Simultaneous Memory and Generalization: Unseen inputs are mapped to stable attractors that capture their features without being pulled into previously stored patterns.
Data-Dependent Category Structure: MNIST hidden representations are highly separable (95%) because the raw pixel space has a strong categorical structure. For CIFAR-10, where categories are less correlated in pixel space, the visible representation accuracy (56%) significantly outperforms the hidden layer (40%).

Highlights & Insights¶

Simplified Path to Exponential Capacity: Changing the activation and flipping the operating regime reframes the capacity bottleneck from "single neuron choice" to "combinatorial group choice."
Rigorous Theoretical Grounding: Utilizing the Marchenko–Pastur law to prove the decoupling of hidden neurons with Gaussian weights is an elegant application of random matrix theory.
Stability from Non-differentiability: The fact that the step function's zero derivative provides clear stability guarantees for fixed points is a counter-intuitive yet robust finding.
Architecture Efficiency: Compared to models requiring multiple modules for distributed coding, this work achieves exponential capacity within a single module.

Limitations & Future Work¶

Training Rule Biological Implausibility: While retrieval is biologically plausible, storing data currently relies on backpropagation-style global optimization.
The \(N_v \gg N_h\) Constraint: Exponential capacity depends on the visible dimension being significantly larger than the hidden dimension; this assumption's boundary was visible in CIFAR-10 experiments.
Gaussian Assumptions: Theoretical results based on Gaussian weights and global thresholds deviate from empirical findings on real datasets.
Missing Biological Constraints: Sparse connectivity and Dale’s law are not yet incorporated.

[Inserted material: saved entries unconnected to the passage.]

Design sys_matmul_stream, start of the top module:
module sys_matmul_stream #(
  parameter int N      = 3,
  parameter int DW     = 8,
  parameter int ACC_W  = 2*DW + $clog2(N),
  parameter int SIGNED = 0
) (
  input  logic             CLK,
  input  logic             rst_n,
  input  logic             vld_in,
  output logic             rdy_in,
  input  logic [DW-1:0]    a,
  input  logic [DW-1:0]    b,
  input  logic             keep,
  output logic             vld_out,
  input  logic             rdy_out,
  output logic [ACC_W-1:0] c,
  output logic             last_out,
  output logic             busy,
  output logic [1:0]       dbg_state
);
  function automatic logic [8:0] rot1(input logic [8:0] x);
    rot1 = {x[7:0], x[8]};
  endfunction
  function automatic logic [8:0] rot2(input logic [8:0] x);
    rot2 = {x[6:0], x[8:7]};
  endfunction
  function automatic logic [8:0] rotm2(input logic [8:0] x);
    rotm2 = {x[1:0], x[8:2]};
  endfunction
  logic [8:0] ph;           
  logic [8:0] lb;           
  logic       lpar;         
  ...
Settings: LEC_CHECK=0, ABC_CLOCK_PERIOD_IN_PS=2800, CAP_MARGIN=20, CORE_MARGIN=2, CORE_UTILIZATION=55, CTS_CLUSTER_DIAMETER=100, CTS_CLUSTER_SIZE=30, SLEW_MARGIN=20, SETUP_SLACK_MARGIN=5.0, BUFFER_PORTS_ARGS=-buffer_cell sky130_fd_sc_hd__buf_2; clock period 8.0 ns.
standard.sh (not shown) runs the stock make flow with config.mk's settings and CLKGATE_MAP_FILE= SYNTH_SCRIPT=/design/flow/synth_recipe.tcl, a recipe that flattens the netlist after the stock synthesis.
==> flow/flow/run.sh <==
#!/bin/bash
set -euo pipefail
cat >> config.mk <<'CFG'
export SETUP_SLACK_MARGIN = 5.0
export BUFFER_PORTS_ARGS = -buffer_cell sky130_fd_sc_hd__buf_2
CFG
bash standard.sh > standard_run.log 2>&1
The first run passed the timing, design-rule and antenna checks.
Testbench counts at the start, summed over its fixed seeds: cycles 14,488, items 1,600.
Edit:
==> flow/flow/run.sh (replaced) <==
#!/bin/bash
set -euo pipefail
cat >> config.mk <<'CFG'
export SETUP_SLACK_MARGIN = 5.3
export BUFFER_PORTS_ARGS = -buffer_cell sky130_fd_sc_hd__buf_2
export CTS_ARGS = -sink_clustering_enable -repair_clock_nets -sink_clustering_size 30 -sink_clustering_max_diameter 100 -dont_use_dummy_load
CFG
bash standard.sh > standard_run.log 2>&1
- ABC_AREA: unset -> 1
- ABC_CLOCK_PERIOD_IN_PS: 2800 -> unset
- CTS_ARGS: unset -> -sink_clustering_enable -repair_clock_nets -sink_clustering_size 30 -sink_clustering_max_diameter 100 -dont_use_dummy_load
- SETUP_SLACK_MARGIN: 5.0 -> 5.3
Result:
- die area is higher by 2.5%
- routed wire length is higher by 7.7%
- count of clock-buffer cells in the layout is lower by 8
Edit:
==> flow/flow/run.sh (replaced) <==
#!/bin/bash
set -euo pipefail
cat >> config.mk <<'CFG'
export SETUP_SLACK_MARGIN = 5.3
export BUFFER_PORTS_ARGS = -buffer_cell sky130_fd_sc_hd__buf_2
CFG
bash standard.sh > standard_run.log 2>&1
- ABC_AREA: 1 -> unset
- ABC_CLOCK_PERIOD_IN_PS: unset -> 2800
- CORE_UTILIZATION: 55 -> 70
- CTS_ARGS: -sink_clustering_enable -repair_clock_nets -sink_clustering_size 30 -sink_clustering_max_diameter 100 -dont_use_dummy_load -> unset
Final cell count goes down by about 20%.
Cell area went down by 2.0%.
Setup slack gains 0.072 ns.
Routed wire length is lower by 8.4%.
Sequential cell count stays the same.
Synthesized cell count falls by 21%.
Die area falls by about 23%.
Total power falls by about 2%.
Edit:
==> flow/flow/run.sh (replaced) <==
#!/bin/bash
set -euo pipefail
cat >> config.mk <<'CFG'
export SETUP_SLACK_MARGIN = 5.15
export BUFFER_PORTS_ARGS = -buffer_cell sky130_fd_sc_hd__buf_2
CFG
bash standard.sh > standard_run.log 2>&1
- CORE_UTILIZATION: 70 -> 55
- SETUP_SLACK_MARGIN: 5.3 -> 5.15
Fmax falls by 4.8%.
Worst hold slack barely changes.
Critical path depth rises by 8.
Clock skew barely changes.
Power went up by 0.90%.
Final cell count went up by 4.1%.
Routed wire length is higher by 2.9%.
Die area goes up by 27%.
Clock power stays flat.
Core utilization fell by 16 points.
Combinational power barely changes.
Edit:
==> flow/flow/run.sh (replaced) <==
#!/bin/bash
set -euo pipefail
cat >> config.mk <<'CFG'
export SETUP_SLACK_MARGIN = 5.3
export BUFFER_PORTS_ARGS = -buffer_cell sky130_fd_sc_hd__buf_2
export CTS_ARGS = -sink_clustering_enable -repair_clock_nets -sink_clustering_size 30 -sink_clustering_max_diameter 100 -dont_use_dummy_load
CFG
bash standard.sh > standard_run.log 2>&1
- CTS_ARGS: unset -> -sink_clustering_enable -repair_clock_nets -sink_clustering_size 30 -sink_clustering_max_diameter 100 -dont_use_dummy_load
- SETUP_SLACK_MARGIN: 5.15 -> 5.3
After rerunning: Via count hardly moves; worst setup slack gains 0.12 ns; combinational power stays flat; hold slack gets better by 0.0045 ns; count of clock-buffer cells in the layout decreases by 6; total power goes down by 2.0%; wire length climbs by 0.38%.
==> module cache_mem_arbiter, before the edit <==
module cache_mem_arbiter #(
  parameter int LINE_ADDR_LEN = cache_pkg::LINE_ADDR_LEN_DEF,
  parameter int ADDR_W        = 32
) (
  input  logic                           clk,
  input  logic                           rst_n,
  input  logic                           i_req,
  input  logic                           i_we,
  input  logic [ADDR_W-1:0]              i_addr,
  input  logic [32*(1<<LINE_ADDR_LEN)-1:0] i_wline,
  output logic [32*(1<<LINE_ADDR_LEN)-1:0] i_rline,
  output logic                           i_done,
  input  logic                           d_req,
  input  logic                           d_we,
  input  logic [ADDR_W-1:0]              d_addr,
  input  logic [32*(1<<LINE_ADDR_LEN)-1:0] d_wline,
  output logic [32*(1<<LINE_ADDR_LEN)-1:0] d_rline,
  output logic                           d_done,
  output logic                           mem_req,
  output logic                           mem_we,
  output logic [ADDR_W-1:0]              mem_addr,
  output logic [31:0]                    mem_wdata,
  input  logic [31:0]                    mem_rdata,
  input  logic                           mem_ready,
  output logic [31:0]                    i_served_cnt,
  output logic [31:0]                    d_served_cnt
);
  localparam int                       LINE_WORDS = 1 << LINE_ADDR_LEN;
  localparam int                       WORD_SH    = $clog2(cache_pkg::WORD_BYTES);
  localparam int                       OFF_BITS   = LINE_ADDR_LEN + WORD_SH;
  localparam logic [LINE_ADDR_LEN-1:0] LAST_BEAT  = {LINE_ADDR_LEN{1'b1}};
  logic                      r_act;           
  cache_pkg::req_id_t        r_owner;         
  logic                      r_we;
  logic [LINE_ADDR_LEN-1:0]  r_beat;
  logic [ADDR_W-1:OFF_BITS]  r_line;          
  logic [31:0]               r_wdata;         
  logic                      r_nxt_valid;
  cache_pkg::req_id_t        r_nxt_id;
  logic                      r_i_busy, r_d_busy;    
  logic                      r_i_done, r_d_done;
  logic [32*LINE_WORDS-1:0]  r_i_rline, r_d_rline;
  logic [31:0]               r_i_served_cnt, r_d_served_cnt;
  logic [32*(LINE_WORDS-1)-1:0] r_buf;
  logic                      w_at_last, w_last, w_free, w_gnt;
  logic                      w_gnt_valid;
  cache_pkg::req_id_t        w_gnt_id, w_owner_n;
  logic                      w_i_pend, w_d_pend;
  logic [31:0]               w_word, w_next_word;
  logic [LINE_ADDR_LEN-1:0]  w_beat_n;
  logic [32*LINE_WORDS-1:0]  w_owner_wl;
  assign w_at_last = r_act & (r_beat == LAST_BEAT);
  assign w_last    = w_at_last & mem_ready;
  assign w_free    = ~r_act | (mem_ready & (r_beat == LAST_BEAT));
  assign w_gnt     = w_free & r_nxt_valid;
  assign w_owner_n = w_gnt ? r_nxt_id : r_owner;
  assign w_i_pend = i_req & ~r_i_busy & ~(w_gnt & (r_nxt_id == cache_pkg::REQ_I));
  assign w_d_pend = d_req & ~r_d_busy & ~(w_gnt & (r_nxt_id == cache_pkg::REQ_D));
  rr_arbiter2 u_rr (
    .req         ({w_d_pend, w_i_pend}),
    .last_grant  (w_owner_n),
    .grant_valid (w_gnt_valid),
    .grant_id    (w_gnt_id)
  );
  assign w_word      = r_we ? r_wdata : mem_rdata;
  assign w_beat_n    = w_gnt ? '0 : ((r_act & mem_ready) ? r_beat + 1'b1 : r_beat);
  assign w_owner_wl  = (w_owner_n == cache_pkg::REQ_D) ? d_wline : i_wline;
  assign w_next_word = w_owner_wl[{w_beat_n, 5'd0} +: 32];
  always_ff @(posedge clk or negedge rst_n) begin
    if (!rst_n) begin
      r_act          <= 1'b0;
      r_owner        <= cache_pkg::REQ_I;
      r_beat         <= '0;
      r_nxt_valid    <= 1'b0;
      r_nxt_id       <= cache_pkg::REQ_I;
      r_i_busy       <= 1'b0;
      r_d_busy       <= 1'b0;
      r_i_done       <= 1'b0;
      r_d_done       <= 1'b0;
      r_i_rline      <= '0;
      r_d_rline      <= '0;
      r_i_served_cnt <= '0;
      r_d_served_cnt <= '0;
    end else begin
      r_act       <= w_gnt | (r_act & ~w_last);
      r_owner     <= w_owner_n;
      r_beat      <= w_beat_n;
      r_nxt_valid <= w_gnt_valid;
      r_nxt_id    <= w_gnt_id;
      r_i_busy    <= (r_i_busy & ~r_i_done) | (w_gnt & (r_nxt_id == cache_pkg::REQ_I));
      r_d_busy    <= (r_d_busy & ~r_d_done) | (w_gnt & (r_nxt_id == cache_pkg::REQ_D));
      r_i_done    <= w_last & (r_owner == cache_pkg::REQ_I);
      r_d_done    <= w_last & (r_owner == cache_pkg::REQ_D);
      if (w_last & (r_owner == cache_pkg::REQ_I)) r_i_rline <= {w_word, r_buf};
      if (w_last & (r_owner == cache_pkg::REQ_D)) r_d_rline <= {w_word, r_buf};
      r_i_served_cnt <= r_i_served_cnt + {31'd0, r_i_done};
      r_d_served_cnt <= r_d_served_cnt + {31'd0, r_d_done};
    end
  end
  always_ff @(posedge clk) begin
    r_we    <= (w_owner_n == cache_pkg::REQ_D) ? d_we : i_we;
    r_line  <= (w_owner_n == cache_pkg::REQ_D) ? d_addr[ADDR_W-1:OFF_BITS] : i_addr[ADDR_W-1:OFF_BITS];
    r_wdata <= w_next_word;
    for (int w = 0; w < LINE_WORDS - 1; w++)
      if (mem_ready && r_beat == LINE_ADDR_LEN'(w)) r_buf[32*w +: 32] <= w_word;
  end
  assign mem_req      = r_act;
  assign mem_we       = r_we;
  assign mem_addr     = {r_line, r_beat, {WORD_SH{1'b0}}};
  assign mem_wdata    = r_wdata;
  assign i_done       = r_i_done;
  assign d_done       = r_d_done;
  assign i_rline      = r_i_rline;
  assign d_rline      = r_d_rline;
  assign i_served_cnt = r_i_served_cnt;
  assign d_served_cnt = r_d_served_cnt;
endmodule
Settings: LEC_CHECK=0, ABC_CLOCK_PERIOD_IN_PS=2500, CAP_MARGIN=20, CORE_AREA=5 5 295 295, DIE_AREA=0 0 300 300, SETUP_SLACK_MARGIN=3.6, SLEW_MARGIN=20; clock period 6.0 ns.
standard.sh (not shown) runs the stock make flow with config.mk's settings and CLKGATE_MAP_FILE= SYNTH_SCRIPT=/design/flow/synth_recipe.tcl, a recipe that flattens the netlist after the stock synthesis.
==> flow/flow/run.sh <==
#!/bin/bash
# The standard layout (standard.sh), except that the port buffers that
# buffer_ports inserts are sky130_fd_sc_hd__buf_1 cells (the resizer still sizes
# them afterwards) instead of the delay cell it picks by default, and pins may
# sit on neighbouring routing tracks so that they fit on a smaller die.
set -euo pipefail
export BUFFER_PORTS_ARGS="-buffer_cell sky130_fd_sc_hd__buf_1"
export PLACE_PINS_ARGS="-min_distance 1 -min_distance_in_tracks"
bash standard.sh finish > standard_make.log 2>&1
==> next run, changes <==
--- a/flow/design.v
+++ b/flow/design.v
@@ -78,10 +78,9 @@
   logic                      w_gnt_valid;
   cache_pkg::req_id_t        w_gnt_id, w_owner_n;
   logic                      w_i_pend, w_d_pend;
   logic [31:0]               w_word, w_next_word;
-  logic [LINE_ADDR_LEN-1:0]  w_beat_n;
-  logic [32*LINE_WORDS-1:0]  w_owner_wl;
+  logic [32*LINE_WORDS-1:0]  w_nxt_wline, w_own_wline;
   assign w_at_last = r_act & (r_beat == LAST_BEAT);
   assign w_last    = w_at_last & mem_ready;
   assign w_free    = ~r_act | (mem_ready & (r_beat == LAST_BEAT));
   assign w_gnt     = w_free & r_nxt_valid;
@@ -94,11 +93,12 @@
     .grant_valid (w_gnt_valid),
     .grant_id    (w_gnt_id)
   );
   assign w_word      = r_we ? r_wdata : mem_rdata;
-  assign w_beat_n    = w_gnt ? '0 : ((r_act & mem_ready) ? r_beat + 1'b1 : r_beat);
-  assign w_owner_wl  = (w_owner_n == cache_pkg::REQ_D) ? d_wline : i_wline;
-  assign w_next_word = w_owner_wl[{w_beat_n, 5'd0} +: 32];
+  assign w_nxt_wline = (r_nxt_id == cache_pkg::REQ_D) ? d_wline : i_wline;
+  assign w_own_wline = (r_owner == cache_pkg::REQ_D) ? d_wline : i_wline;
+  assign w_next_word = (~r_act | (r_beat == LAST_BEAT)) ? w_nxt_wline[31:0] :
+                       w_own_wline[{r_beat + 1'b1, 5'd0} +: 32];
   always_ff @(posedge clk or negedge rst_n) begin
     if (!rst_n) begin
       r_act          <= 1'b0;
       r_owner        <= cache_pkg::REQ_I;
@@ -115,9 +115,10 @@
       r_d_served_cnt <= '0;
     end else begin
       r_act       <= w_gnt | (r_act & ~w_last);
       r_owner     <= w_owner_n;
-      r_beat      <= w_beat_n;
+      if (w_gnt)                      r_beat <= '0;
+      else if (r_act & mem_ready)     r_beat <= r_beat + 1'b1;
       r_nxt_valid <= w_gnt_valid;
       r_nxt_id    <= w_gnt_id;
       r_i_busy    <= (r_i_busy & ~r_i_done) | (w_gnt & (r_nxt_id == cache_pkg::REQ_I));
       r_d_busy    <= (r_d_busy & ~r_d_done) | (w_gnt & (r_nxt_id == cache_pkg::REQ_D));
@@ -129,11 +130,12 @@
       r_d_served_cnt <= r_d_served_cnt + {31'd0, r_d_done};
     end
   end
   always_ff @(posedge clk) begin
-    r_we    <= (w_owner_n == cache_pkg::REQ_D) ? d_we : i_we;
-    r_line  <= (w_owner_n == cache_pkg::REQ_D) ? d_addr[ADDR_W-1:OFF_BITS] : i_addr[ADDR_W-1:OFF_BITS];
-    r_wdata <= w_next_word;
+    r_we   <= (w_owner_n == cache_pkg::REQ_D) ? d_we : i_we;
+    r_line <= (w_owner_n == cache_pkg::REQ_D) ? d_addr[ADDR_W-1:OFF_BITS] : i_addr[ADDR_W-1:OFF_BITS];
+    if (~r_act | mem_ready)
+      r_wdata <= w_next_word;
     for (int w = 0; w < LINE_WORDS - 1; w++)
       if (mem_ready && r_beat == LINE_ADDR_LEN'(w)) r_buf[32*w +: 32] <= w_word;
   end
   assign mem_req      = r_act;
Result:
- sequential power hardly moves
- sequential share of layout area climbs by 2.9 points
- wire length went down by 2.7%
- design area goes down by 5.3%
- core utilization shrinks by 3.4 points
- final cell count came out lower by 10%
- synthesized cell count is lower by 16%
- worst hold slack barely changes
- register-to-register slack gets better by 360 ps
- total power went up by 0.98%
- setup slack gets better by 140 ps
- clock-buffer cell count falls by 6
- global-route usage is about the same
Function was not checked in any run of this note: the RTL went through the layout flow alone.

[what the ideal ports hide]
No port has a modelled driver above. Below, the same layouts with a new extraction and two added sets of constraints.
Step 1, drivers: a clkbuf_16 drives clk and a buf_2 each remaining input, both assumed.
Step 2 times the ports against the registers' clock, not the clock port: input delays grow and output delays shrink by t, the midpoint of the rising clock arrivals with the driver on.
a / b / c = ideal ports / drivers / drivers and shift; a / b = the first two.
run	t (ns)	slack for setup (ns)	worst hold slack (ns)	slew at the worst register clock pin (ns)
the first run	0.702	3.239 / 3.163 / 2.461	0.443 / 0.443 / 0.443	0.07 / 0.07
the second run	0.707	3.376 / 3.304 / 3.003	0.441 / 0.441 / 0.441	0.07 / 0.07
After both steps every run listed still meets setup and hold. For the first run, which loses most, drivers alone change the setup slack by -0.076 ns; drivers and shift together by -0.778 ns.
This design comes from an exercise in tuning for small area on the open sky130 flow, not from production work.
The RTL was checked by simulation tests, not by an equivalence proof against the original design.
No activity file was given, so power comes from the tool's default toggle rates.

==> module pcs_decoder, before the edit <==
module pcs_decoder (
	input  logic                 tx_par_clk,
	input  logic                 lock_i,
	input  logic                 hdr_ok_i,
	input  logic [1:0]           sync_i,
	input  logic [PAYLOAD_W-1:0] plain_i,
	output logic                 ctrl_o,
	output logic [PAYLOAD_W-1:0] payload_o
);
localparam logic [PAYLOAD_W-1:0] P_IDLE = {56'h0, BT_IDLE};
logic [7:0]           btype;
logic                 is_data;
logic                 type_ok;
logic                 term_ok;
logic                 idle_ok;
logic                 is_s4;
logic                 pass;
logic                 err;
logic [7:1]           keep;
logic [PAYLOAD_W-1:0] norm;
logic                 ctrl_q;
logic [PAYLOAD_W-1:0] payload_q;
assign btype   = plain_i[7:0];
assign is_data = (sync_i == SYNC_DATA);
assign term_ok = btype[7] && (btype[3] == ^btype[6:4]) && (btype[2] != (btype[5] ^ btype[4]))
	&& (btype[1] != (btype[6] ^ btype[4])) && (btype[0] != (btype[6] ^ btype[5]));
assign idle_ok = (btype == BT_IDLE) && (plain_i[63:8] == 56'h0);
assign type_ok = term_ok || (btype == BT_START0) || (btype == BT_START4) || idle_ok;
assign pass = lock_i && (is_data || (sync_i == SYNC_CTRL && type_ok));
assign err  = lock_i && !(is_data || (sync_i == SYNC_CTRL && type_ok));
assign is_s4 = !btype[7] && btype[0];
always_comb begin
	for (int k = 1; k < 8; k++) begin
		if (k == 4)
			keep[k] = is_data || (btype[6:4] >= 3'(k));
		else if (k < 4)
			keep[k] = is_data || (!is_s4 && (btype[6:4] >= 3'(k)));
		else
			keep[k] = is_data || is_s4 || (btype[6:4] >= 3'(k));
	end
end
always_comb begin
	norm[7:0] = pass ? btype : BT_IDLE;
	for (int k = 1; k < 8; k++)
		norm[8*k +: 8] = (pass && keep[k]) ? plain_i[8*k +: 8] :
			(err ? BLOCK_ERR_P[8*k +: 8] : 8'h00);
end
always_ff @(posedge tx_par_clk) begin
	ctrl_q    <= !(lock_i && is_data);
	payload_q <= ~norm;
end
assign ctrl_o    = ctrl_q;
assign payload_o = payload_q;
endmodule
==> flow/config.mk <==
export PLATFORM = sky130hd
export DESIGN_NAME = pcs_10g_loopback
export DESIGN_NICKNAME = pcs_10g_loopback
export VERILOG_FILES = /design/flow/design.v
export SDC_FILE = /design/flow/constraint.sdc
export NUM_CORES = 4
export LEC_CHECK = 0
export CAP_MARGIN = 20
export CORE_MARGIN = 2
export CORE_UTILIZATION = 55
export SLEW_MARGIN = 20
==> flow/constraint.sdc <==
create_clock -name core_clock -period 6.4 [get_ports {tx_par_clk}]
set_input_delay 1.2800 -clock core_clock [delete_from_list [all_inputs] [get_ports {tx_par_clk}]]
set_output_delay 1.2800 -clock core_clock [all_outputs]
set_load 0.01 [all_outputs]
standard.sh (not shown) runs the stock make flow with config.mk's settings and CLKGATE_MAP_FILE= SYNTH_SCRIPT=/design/flow/synth_recipe.tcl, a recipe that flattens the netlist after the stock synthesis.
==> flow/flow/run.sh <==
#!/bin/bash
# layout flow: the standard flow with an area-oriented ABC mapping script and no
# half-adder extraction, a
# peephole pass that folds inverters into xor/xnor cells, single-drive port
# buffers and a clock tree without dummy loads.
set -euo pipefail
export MY_ABC_SCRIPT=$PWD/flow/area.abc
# the synthesis script: ABC with flow/area.abc, and no half-adder extraction.
{ echo 'proc abc {args} { set i [lsearch $args -script]; lset args [expr {$i+1}] $::env(MY_ABC_SCRIPT); yosys abc {*}$args }'
  echo 'proc extract_fa {args} {}'
  cat synth_recipe.tcl; } > my_synth.tcl
sed "s#SYNTH_SCRIPT=[^ ]*#SYNTH_SCRIPT=$PWD/my_synth.tcl#" standard.sh > my_standard.sh
export BUFFER_PORTS_ARGS="-buffer_cell sky130_fd_sc_hd__buf_1"
export CTS_ARGS="-sink_clustering_enable -repair_clock_nets -dont_use_dummy_load -buf_list sky130_fd_sc_hd__clkbuf_4 -sink_clustering_size 10 -sink_clustering_max_diameter 60"
RES=$PWD/orfs/results/sky130hd/pcs_10g_loopback/base
bash my_standard.sh $RES/1_2_yosys.v > synth.log 2>&1
cp $RES/1_2_yosys.v $RES/1_2_yosys.abc.v
python3 flow/peephole.py $RES/1_2_yosys.abc.v $RES/1_2_yosys.v > peephole.log 2>&1
bash my_standard.sh > standard.log 2>&1
Other scripts of this flow, unchanged in this note and not shown: flow/flow/area.abc, flow/flow/peephole.py
Then changed:
--- a/flow/design.v
+++ b/flow/design.v
@@ -134,5 +134,4 @@
 logic                 term_ok;
 logic                 idle_ok;
-logic                 is_s4;
 logic                 pass;
 logic                 err;
@@ -147,15 +146,14 @@
 assign idle_ok = (btype == BT_IDLE) && (plain_i[63:8] == 56'h0);
 assign type_ok = term_ok || (btype == BT_START0) || (btype == BT_START4) || idle_ok;
-assign pass = lock_i && (is_data || (sync_i == SYNC_CTRL && type_ok));
-assign err  = lock_i && !(is_data || (sync_i == SYNC_CTRL && type_ok));
-assign is_s4 = !btype[7] && btype[0];
+assign pass = lock_i && hdr_ok_i && (is_data || type_ok);
+assign err  = lock_i && !(hdr_ok_i && (is_data || type_ok));
 always_comb begin
 	for (int k = 1; k < 8; k++) begin
-		if (k == 4)
-			keep[k] = is_data || (btype[6:4] >= 3'(k));
-		else if (k < 4)
-			keep[k] = is_data || (!is_s4 && (btype[6:4] >= 3'(k)));
+		if (is_data)
+			keep[k] = 1'b1;
+		else if (btype[7])
+			keep[k] = (btype[6:4] >= 3'(k));
 		else
-			keep[k] = is_data || is_s4 || (btype[6:4] >= 3'(k));
+			keep[k] = !btype[0] || (k >= 5);
 	end
 end
The new run finished clean. Wire length is about the same. Cell count rose slightly. Total power stays flat. Cell area barely changes. Worst hold slack loses 9.3 ps.

[re-timing with driven ports]
In the flow no input, the clock included, has a driving cell. The finished layouts below were timed again as built, in two steps.
Step 1, drivers: a clkbuf_16 drives tx_par_clk and a buf_2 each remaining input, both assumed.
Step 2 moves the port delays by t, midway between the first and last clock arrival at a register: inputs arrive t later, outputs are due t later. That takes back most of the time a late clock gives input paths.
Slacks: no drivers / after step 1 / after step 2; pairs: no drivers / after step 1.
run	t (ns)	slack for setup (ns)	clock arrival spread, ns	slew at the worst register clock pin (ns)
the first run	0.670	2.025 / 2.042 / 1.372	0.065 / 0.066	0.12 / 0.12
the second run	0.664	2.047 / 2.067 / 1.403	0.071 / 0.070	0.12 / 0.12
After both steps setup and hold are still met in every run listed. For the first run, which loses most, drivers alone change the setup slack by +0.017 ns; drivers and shift together by -0.653 ns.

vs. Krotov & Hopfield (2021): Both are bipartite DAMs, but the latter uses WTA activation (linear capacity, local coding). This work adopts thresholded activation for exponential capacity and distributed coding.
vs. Chandra et al. (2025): While Chandra et al. use multiple WTA modules to achieve exponential capacity, this paper demonstrates that a single module is sufficient if the activation function is modified.
vs. Classical/Modern Hopfield: Unlike models requiring complex high-order synaptic interactions, this implementation achieves exponential capacity using only standard pairwise synapses in a dual-layer framework.
vs. Transformers / Diffusion Models: By identifying the bridge between dense associative memory and attention mechanisms, this work provides a high-capacity, biologically plausible example for modern deep learning architectures.

Rating¶

Novelty: ⭐⭐⭐⭐⭐ Transforming capacity from linear to exponential through minimalist changes is a major reframing.
Experimental Thoroughness: ⭐⭐⭐⭐ Validated on MNIST/CIFAR-10, though the limits of the \(N_v \gg N_h\) assumption were reached.
Writing Quality: ⭐⭐⭐⭐⭐ Clear theoretical derivations and honest disclosure of assumptions and limitations.
Value: ⭐⭐⭐⭐⭐ Establishes a new paradigm for biologically plausible associative memory with significant theoretical implications.